# MANIC: A Vector-Dataflow Architecture for Ultra-Low-Power Embedded Systems
###### tags: `Accelerators`
###### paper origin: MICRO 52
###### papers: [link](https://dl.acm.org/doi/pdf/10.1145/3352460.3358277)
###### slides and video: `none`
# 1. INTRODUCTION
## Problem
* How can we perform sophisticated computations on simple, ultra-low-power systems? One design is to offload work by wirelessly transmitting data to a more powerful nearby computer for processing. Unfortunately, transmitting data takes much more energy per byte than sensing, storing, or computing on those data .
* The device must **process data locally at a low operating power** and with extremely **high energy-efficiency**.
* The device must be **programmable and general** to support a wide variety of applications.
* COTS **MCUs pay a high power, energy, and performance cost** for their generality and programmability.

* We find that **instruction and data supply consume 54.4%** of the average execution energy in our workloads.

## Solution
* In this work we present MANIC: **an efficient vector-dataflow architecture for ultra-low-power embedded systems.**
* MANIC is closest to the Ideal design, **achieving high energy-efficiency while remaining general-purpose and simple to program**.
* MANIC is simple to program because it exposes a standard vector ISA interface based on the **RISC-V vector extension** .
* MANIC achieves high energy-efficiency by **eliminating the two main costs of programmability through its vector-dataflow design**.
* First, **vector execution amortizes instruction supply energy** over a large number of operations.
* Second, **MANIC addresses the high cost of VRF accesses through its dataflow component by forwarding operands directly between vector operations**.
## Contributions
* They implement MANIC fully in RTL and use industry-grade CAD tools to evaluate its energy efficiency across a collection of programs appropriate to the deeply embedded domain.
* Using post-synthesis energy estimates, they show that MANIC is within 26.4% of the energy of an idealized design while remaining fully general and making few, unobtrusive changes to the ISA and software development stack.
# 2. Implementation
* There are two main goals of vector-dataflow execution:
* The first goal is to **provide general-purpose programmability**.
* The second goal is to do this while operating efficiently by **minimizing instruction and data supply overheads**.
* Vector-dataflow achieves this through three features:
* **vector execution**
* **dataflow instruction fusion**
* **register kill points**
## Vector Execution
* **Save instruction energy. (SIMD)**
## Vector Dataflow
* **Save vector register access energy.**
* Orange arrows represent control flow, blue arrows represent dataflow. MANIC relies on vector-dataflow execution, **avoiding register accesses by forwarding and renaming**.

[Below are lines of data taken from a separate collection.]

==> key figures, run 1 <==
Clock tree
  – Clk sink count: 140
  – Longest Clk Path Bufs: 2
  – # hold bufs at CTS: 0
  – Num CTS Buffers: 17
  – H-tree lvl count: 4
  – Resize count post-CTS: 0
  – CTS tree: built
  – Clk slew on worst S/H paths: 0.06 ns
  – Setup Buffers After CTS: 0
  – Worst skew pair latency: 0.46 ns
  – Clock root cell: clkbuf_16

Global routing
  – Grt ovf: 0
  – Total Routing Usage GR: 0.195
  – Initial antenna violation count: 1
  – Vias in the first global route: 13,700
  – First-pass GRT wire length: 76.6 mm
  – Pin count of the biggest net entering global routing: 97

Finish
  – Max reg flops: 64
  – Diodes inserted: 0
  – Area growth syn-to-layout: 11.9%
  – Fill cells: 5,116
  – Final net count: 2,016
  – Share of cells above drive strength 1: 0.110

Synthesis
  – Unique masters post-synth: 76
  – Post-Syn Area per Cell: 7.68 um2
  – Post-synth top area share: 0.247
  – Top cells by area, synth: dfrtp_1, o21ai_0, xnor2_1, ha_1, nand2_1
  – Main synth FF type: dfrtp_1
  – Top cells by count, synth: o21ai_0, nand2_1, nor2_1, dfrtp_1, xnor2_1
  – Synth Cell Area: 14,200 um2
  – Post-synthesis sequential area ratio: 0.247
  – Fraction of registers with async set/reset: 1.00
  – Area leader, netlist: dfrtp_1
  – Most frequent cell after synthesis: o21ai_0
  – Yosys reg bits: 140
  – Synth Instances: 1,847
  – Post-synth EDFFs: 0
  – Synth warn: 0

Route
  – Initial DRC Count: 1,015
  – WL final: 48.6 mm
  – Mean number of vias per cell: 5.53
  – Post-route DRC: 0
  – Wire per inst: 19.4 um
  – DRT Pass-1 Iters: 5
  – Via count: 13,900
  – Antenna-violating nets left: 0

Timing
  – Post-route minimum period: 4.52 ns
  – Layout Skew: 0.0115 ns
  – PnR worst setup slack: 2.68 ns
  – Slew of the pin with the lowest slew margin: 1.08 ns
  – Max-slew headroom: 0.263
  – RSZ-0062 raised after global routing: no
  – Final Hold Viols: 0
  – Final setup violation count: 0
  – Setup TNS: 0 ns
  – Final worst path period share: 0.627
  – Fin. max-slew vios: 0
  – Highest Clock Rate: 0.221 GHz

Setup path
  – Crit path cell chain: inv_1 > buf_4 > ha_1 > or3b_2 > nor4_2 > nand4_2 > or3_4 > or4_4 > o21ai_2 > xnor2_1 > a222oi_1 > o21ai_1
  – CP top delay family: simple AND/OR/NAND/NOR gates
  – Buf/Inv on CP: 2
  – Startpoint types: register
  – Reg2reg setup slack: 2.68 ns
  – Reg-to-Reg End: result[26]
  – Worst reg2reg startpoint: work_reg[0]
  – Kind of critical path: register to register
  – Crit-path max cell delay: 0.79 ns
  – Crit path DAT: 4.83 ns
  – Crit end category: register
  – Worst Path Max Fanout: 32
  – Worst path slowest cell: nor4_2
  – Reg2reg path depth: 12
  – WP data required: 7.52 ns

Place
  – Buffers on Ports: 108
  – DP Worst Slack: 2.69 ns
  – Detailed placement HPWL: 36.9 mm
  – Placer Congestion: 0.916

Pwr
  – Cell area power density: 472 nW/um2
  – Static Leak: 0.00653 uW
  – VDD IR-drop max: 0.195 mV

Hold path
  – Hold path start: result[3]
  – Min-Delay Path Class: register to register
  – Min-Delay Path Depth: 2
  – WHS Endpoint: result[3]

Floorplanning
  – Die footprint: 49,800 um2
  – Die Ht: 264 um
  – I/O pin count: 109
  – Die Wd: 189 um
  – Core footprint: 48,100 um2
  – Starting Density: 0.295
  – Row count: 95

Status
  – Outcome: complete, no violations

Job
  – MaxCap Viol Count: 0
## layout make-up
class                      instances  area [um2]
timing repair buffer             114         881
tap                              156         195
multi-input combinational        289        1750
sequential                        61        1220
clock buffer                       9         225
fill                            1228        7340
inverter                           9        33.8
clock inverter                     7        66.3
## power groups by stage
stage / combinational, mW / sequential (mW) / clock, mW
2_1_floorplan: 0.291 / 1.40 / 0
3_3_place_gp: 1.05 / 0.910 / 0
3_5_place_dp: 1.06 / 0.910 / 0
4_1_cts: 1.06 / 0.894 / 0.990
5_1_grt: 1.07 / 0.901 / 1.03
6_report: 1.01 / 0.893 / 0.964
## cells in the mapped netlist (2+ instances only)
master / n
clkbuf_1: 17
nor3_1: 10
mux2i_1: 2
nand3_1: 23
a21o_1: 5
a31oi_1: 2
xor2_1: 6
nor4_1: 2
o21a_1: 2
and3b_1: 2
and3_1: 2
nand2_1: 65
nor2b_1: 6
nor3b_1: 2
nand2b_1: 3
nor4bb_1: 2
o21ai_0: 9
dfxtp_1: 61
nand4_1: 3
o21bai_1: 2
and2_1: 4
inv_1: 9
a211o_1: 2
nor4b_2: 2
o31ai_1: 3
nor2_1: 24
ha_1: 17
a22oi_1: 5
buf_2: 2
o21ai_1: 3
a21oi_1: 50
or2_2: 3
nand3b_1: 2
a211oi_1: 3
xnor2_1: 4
### config.mk
export PLATFORM = sky130hd
export DESIGN_NAME = aho_window_rx
export DESIGN_NICKNAME = d
export VERILOG_FILES = /design/src/rtl/aho_pkg.sv /design/src/rtl/aho_run_tracker.sv /design/src/rtl/aho_window_rx.sv
export SDC_FILE = /design/constraint.sdc
export NUM_CORES = 1
export LEC_CHECK = 0
export BUFFER_PORTS_ARGS = -buffer_cell sky130_fd_sc_hd__buf_2
export CORE_MARGIN = 2
export CORE_UTILIZATION = 54
export DETAILED_ROUTE_END_ITERATION = 7
export PLACE_DENSITY = 0.76
export SLEW_MARGIN = 15
export SYNTH_ARGS = -nofsm -noshare
export SYNTH_HDL_FRONTEND = slang
export SYNTH_SLANG_ARGS = --single-unit
### constraint.sdc
create_clock -name clk -period 3.4 [get_ports clk]
set_input_delay 0 -clock clk [delete_from_list [all_inputs] [get_ports clk]]
set_output_delay 0 -clock clk [all_outputs]
set_load 0.01 [all_outputs]
### src/rtl/aho_pkg.sv
// Shared constants and state encoding for the AHO flag stream blocks.
//   AHO_CW      : default result/counter width (also used by the aho generator)
//   AHO_WINDOW  : default samples per window
//   rx_state_e  : result-holding state of the window receiver
package aho_pkg;

  localparam int unsigned AHO_CW     = 16;
  localparam int unsigned AHO_WINDOW = 1000;

  typedef enum logic {
    ST_EMPTY = 1'b0,
    ST_FULL  = 1'b1
  } rx_state_e;

endpackage : aho_pkg

### src/rtl/aho_run_tracker.sv
// Saturating hit / run / max-run accumulators for one window of AHO samples.
// Ports:
//   clk, rst  : clock, asynchronous active-high reset
//   en        : sample enable; accumulators freeze when low
//   aho       : current sample
//   wend      : current enabled sample is the last of its window
//   hits_c    : hit count including the current sample (combinational)
//   maxrun_c  : longest run including the current sample (combinational)
module aho_run_tracker
  import aho_pkg::*;
#(
  parameter int unsigned CW = AHO_CW
) (
  input  logic          clk,
  input  logic          rst,
  input  logic          en,
  input  logic          aho,
  input  logic          wend,
  output logic [CW-1:0] hits_c,
  output logic [CW-1:0] maxrun_c
);

  localparam logic [CW-1:0] SAT = '1;

  logic [CW-1:0] hit_q, run_q, max_q;
  logic [CW-1:0] hit_n, run_n, max_n;

  // Values after folding in the current sample; all saturate at SAT.
  always_comb begin
    hit_n = hit_q;
    run_n = '0;
    if (aho) begin
      hit_n = (hit_q == SAT) ? hit_q : hit_q + CW'(1);
      run_n = (run_q == SAT) ? run_q : run_q + CW'(1);
    end
    max_n = (run_n > max_q) ? run_n : max_q;
  end

  // Accumulators advance only on enabled samples and restart after window end.
  always_ff @(posedge clk or posedge rst) begin
    if (rst) begin
      hit_q <= '0;
      run_q <= '0;
      max_q <= '0;
    end else if (en) begin
      if (wend) begin
        hit_q <= '0;
        run_q <= '0;
        max_q <= '0;
      end else begin
        hit_q <= hit_n;
        run_q <= run_n;
        max_q <= max_n;
      end
    end
  end

  assign hits_c   = hit_n;
  assign maxrun_c = max_n;

endmodule : aho_run_tracker
`src/rtl/uart_tx_queue.sv`:
```
// uart_tx_queue: byte FIFO feeding a UART serializer through a handoff FSM.
// Optional macro UART_TXQ_LEVEL_EN adds the registered fill-count port level.
module uart_tx_queue #(
   parameter int DEPTH = 16,
   parameter int AW    = 4
) (
   input  logic         clk,
   input  logic         rst_n,
   input  logic [7:0]   wr_data,
   input  logic         wr_vld,
   output logic         wr_rdy,
   input  logic         tx_rdy,
   output logic [7:0]   tx_data,
   output logic         tx_vld,
   output logic         empty,
   output logic         busy,
`ifdef UART_TXQ_LEVEL_EN
   output logic         ovf_err,
   output logic [AW:0]  level
`else
   output logic         ovf_err
`endif
);

   typedef enum logic [1:0] {
      IDLE,
      LOAD,
      WAIT_ACK,
      WAIT_DONE
   } state_t;

   localparam logic [AW:0]   FULL_CNT = (AW+1)'(DEPTH);
   localparam logic [AW-1:0] LAST_PTR = AW'(DEPTH - 1);

   logic [7:0]    mem [DEPTH];
   logic [AW-1:0] wr_ptr;
   logic [AW-1:0] rd_ptr;
   logic [AW:0]   count;
   logic [1:0]    tmo;
   state_t        state;
   logic          full;
   logic          push;
   logic          pop;

   assign full   = (count == FULL_CNT);
   assign empty  = (count == '0);
   assign wr_rdy = !full;
   assign busy   = (state != IDLE);
   assign push   = wr_vld && !full;
   assign pop    = (state == IDLE) && !empty && tx_rdy;

`ifdef UART_TXQ_LEVEL_EN
   assign level = count;
`endif

   // Storage write; contents are left as-is across reset.
   always_ff @(posedge clk) begin
      if (push) begin
         mem[wr_ptr] <= wr_data;
      end
   end

   // Pointers and fill count; simultaneous push and pop cancel.
   always_ff @(posedge clk) begin
      if (!rst_n) begin
         wr_ptr <= '0;
         rd_ptr <= '0;
         count  <= '0;
      end else begin
         if (push) begin
            wr_ptr <= (wr_ptr == LAST_PTR) ? '0 : wr_ptr + 1'b1;
         end
         if (pop) begin
            rd_ptr <= (rd_ptr == LAST_PTR) ? '0 : rd_ptr + 1'b1;
         end
         unique case ({push, pop})
            2'b10:   count <= count + 1'b1;
            2'b01:   count <= count - 1'b1;
            default: count <= count;
         endcase
      end
   end

   // Sticky overflow flag: a write attempt while full.
   always_ff @(posedge clk) begin
      if (!rst_n) begin
         ovf_err <= 1'b0;
      end else if (wr_vld && full) begin
         ovf_err <= 1'b1;
      end
   end

   // Handoff FSM; tx_vld is registered so it never follows tx_rdy
   // combinationally (the serializer's rdy depends on din_vld).
   always_ff @(posedge clk) begin
      if (!rst_n) begin
         state   <= IDLE;
         tx_data <= '0;
         tx_vld  <= 1'b0;
         tmo     <= '0;
      end else begin
         unique case (state)
            IDLE: begin
               tx_vld <= 1'b0;
               tmo    <= '0;
               if (pop) begin
                  tx_data <= mem[rd_ptr];
                  tx_vld  <= 1'b1;
                  state   <= LOAD;
               end
            end
            LOAD: begin
               tx_vld <= 1'b0;
               tmo    <= '0;
               state  <= WAIT_ACK;
            end
            WAIT_ACK: begin
               tx_vld <= 1'b0;
               if (!tx_rdy) begin
                  state <= WAIT_DONE;
               end else if (tmo == 2'd3) begin
                  state <= IDLE;
               end else begin
                  tmo <= tmo + 1'b1;
               end
            end
            WAIT_DONE: begin
               tx_vld <= 1'b0;
               if (tx_rdy) begin
                  state <= IDLE;
               end
            end
            default: begin
               tx_vld <= 1'b0;
               state  <= IDLE;
            end
         endcase
      end
   end

endmodule

```
`config.mk`:
```
export PLATFORM = sky130hd
export DESIGN_NAME = fft_peak_detect
export DESIGN_NICKNAME = d
export VERILOG_FILES = /design/src/rtl/fft_peak_detect.sv
export SDC_FILE = /design/constraint.sdc
export NUM_CORES = 2
export LEC_CHECK = 0
export ABC_AREA = 1
export ABC_CLOCK_PERIOD_IN_PS = 11900
export CAP_MARGIN = 10
export CORE_UTILIZATION = 45
export CTS_BUF_LIST = sky130_fd_sc_hd__clkbuf_8
export CTS_CLUSTER_DIAMETER = 150
export DETAILED_ROUTE_END_ITERATION = 10
export HOLD_SLACK_MARGIN = 0.08
export PLACE_DENSITY_LB_ADDON = 0.05
export SETUP_SLACK_MARGIN = 0.5
export SLEW_MARGIN = 20
export SYNTH_ARGS = -nofsm -noshare
export SYNTH_HDL_FRONTEND = slang
export SYNTH_SLANG_ARGS = --single-unit
```
`constraint.sdc`:
```
create_clock -name clk -period 11.9 [get_ports clk]
set_input_delay 3.57 -clock clk [delete_from_list [all_inputs] [get_ports clk]]
set_output_delay 3.57 -clock clk [all_outputs]
set_load 0.1 [all_outputs]
```
==> src/rtl/module_display_scan_ctrl.sv <==
// rtl/module_display_scan_ctrl.sv - seven-segment scan controller with frame-aligned word loading
module module_display_scan_ctrl #(
  parameter int N_DIGITS   = 8,
  parameter bit ACTIVE_LOW = 1
) (
  input  logic                  clk_10Mhz_i,
  input  logic                  reset_i,
  input  logic                  tick_i,
  input  logic [4*N_DIGITS-1:0] data_i,
  input  logic                  load_valid_i,
  output logic                  load_ready_o,
  input  logic                  blank_lz_i,
  output logic [N_DIGITS-1:0]   anodo_o,
  output logic [6:0]            catodo_o,
  output logic [2:0]            digit_idx_o
);

  typedef enum logic [1:0] {OFF, BLANK, DRIVE} state_t;

  localparam logic [N_DIGITS-1:0] AN_OFF   = ACTIVE_LOW ? {N_DIGITS{1'b1}} : {N_DIGITS{1'b0}};
  localparam logic [6:0]          SEG_OFF  = ACTIVE_LOW ? 7'h7F : 7'h00;
  localparam logic [N_DIGITS-1:0] AN_ONE   = {{(N_DIGITS-1){1'b0}}, 1'b1};
  localparam logic [2:0]          LAST_IDX = 3'(N_DIGITS-1);

  state_t                state_q;
  logic [4*N_DIGITS-1:0] disp_q;
  logic [4*N_DIGITS-1:0] pend_q;
  logic                  pend_full_q;
  logic [2:0]            idx_q;

  logic [3:0]            cur_nibble;
  logic                  upper_zero;
  logic                  suppress;
  logic                  accept;
  logic [N_DIGITS-1:0]   an_onehot;
  logic [6:0]            seg_code;

  // Active-high segment pattern {g,f,e,d,c,b,a} for a hex nibble
  function automatic logic [6:0] hex_decode(input logic [3:0] n);
    logic [6:0] s;
    case (n)
      4'h0: s = 7'h3F;
      4'h1: s = 7'h06;
      4'h2: s = 7'h5B;
      4'h3: s = 7'h4F;
      4'h4: s = 7'h66;
      4'h5: s = 7'h6D;
      4'h6: s = 7'h7D;
      4'h7: s = 7'h07;
      4'h8: s = 7'h7F;
      4'h9: s = 7'h6F;
      4'hA: s = 7'h77;
      4'hB: s = 7'h7C;
      4'hC: s = 7'h39;
      4'hD: s = 7'h5E;
      4'hE: s = 7'h79;
      default: s = 7'h71;
    endcase
    return s;
  endfunction

  // Select the current digit and detect whether it and every digit above it are zero
  always_comb begin
    cur_nibble = 4'h0;
    upper_zero = 1'b1;
    for (int i = 0; i < N_DIGITS; i++) begin
      if (3'(i) == idx_q) cur_nibble = disp_q[4*i +: 4];
      if ((3'(i) >= idx_q) && (disp_q[4*i +: 4] != 4'h0)) upper_zero = 1'b0;
    end
  end

  assign suppress    = blank_lz_i && (idx_q != 3'd0) && upper_zero;
  assign accept      = load_valid_i && load_ready_o;
  assign an_onehot   = AN_ONE << idx_q;
  assign seg_code    = hex_decode(cur_nibble);
  assign digit_idx_o = idx_q;

  // Scan FSM, pending-word buffer and registered display outputs
  always_ff @(posedge clk_10Mhz_i) begin
    if (reset_i) begin
      state_q      <= OFF;
      disp_q       <= '0;
      pend_q       <= '0;
      pend_full_q  <= 1'b0;
      load_ready_o <= 1'b1;
      idx_q        <= 3'd0;
      anodo_o      <= AN_OFF;
      catodo_o     <= SEG_OFF;
    end else begin
      // ready is low whenever the buffer is full, so an accept never
      // coincides with the boundary transfer below
      if (accept) begin
        pend_q       <= data_i;
        pend_full_q  <= 1'b1;
        load_ready_o <= 1'b0;
      end
      case (state_q)
        OFF: begin
          anodo_o  <= AN_OFF;
          catodo_o <= SEG_OFF;
          if (tick_i) state_q <= BLANK;
        end
        BLANK: begin
          state_q <= DRIVE;
          if (suppress) begin
            anodo_o  <= AN_OFF;
            catodo_o <= SEG_OFF;
          end else begin
            anodo_o  <= ACTIVE_LOW ? ~an_onehot : an_onehot;
            catodo_o <= ACTIVE_LOW ? ~seg_code : seg_code;
          end
        end
        DRIVE: begin
          if (tick_i) begin
            state_q  <= BLANK;
            anodo_o  <= AN_OFF;
            catodo_o <= SEG_OFF;
            if (idx_q == LAST_IDX) begin
              idx_q <= 3'd0;
              // Frame boundary: swap in the pending word so a frame is never mixed
              if (pend_full_q) begin
                disp_q       <= pend_q;
                pend_full_q  <= 1'b0;
                load_ready_o <= 1'b1;
              end
            end else begin
              idx_q <= idx_q + 3'd1;
            end
          end
        end
        default: begin
          state_q  <= OFF;
          anodo_o  <= AN_OFF;
          catodo_o <= SEG_OFF;
        end
      endcase
    end
  end

endmodule
==> config.mk <==
export PLATFORM = sky130hd
export DESIGN_NAME = ram_fifo_ctrl
export DESIGN_NICKNAME = d
export VERILOG_FILES = /design/src/rtl/ram_fifo_ctrl.sv
export SDC_FILE = /design/constraint.sdc
export NUM_CORES = 1
export LEC_CHECK = 0
export ABC_AREA = 1
export CORE_MARGIN = 2
export CORE_UTILIZATION = 41
export CTS_CLUSTER_SIZE = 8
export DETAILED_ROUTE_END_ITERATION = 7
export PLACE_DENSITY = 0.85
export SYNTH_ARGS = -nofsm -noshare
export SYNTH_HDL_FRONTEND = slang
export SYNTH_SLANG_ARGS = --single-unit
==> constraint.sdc <==
create_clock -name clk -period 6.15 [get_ports clk]
set_input_delay 1.23 -clock clk [delete_from_list [all_inputs] [get_ports clk]]
set_output_delay 1.23 -clock clk [all_outputs]
set_load 0.05 [all_outputs]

## Vector Register Kill Points
* **Save data supply energy**.
* **A vector register is dead at a particular instruction if no subsequent instruction uses the value in that register, a dead value need not be written to the vector register file.**
* Histograms of kill distances for three different applications. Distances skew left, suggesting values are consumed for the last time shortly after being produced.

## Vfence
* **A new vfence instruction is added that handles both synchronization and memory consistency.**
* **vfence stalls the scalar core** until the vector unit completes execution with its current window of vector-dataflow operations.
* In practice, this often means inserting a vfence at the end of the kernel, the **programmer** is responsible for their correct use. (**Fix data race and alias problem**)
## MANIC: ULTRA-LOW-POWER VECTOR-DATAFLOW PROCESSING
* They emphasize that these compiler-based features do not require programming changes, do not expose microarchitectural details, and are optional to the effective use of MANIC. MANIC implements the RISC-V V vector extension.
* The vector unit has a few simple additions to support vector-dataflow execution
* **instruction windowing hardware**
* **renaming mechanism**
* They implement **16 vector registers**, requiring four bits to name, and **leaving a single bit in the register name unused, and use the extra bit to convey kill annotations**.
* A block diagram of MANIC’s microarchitectural components (non-gray region). Control flow is denoted with orange, while blue denotes dataflow. Stateful components (e.g. register files) have dotted outlines.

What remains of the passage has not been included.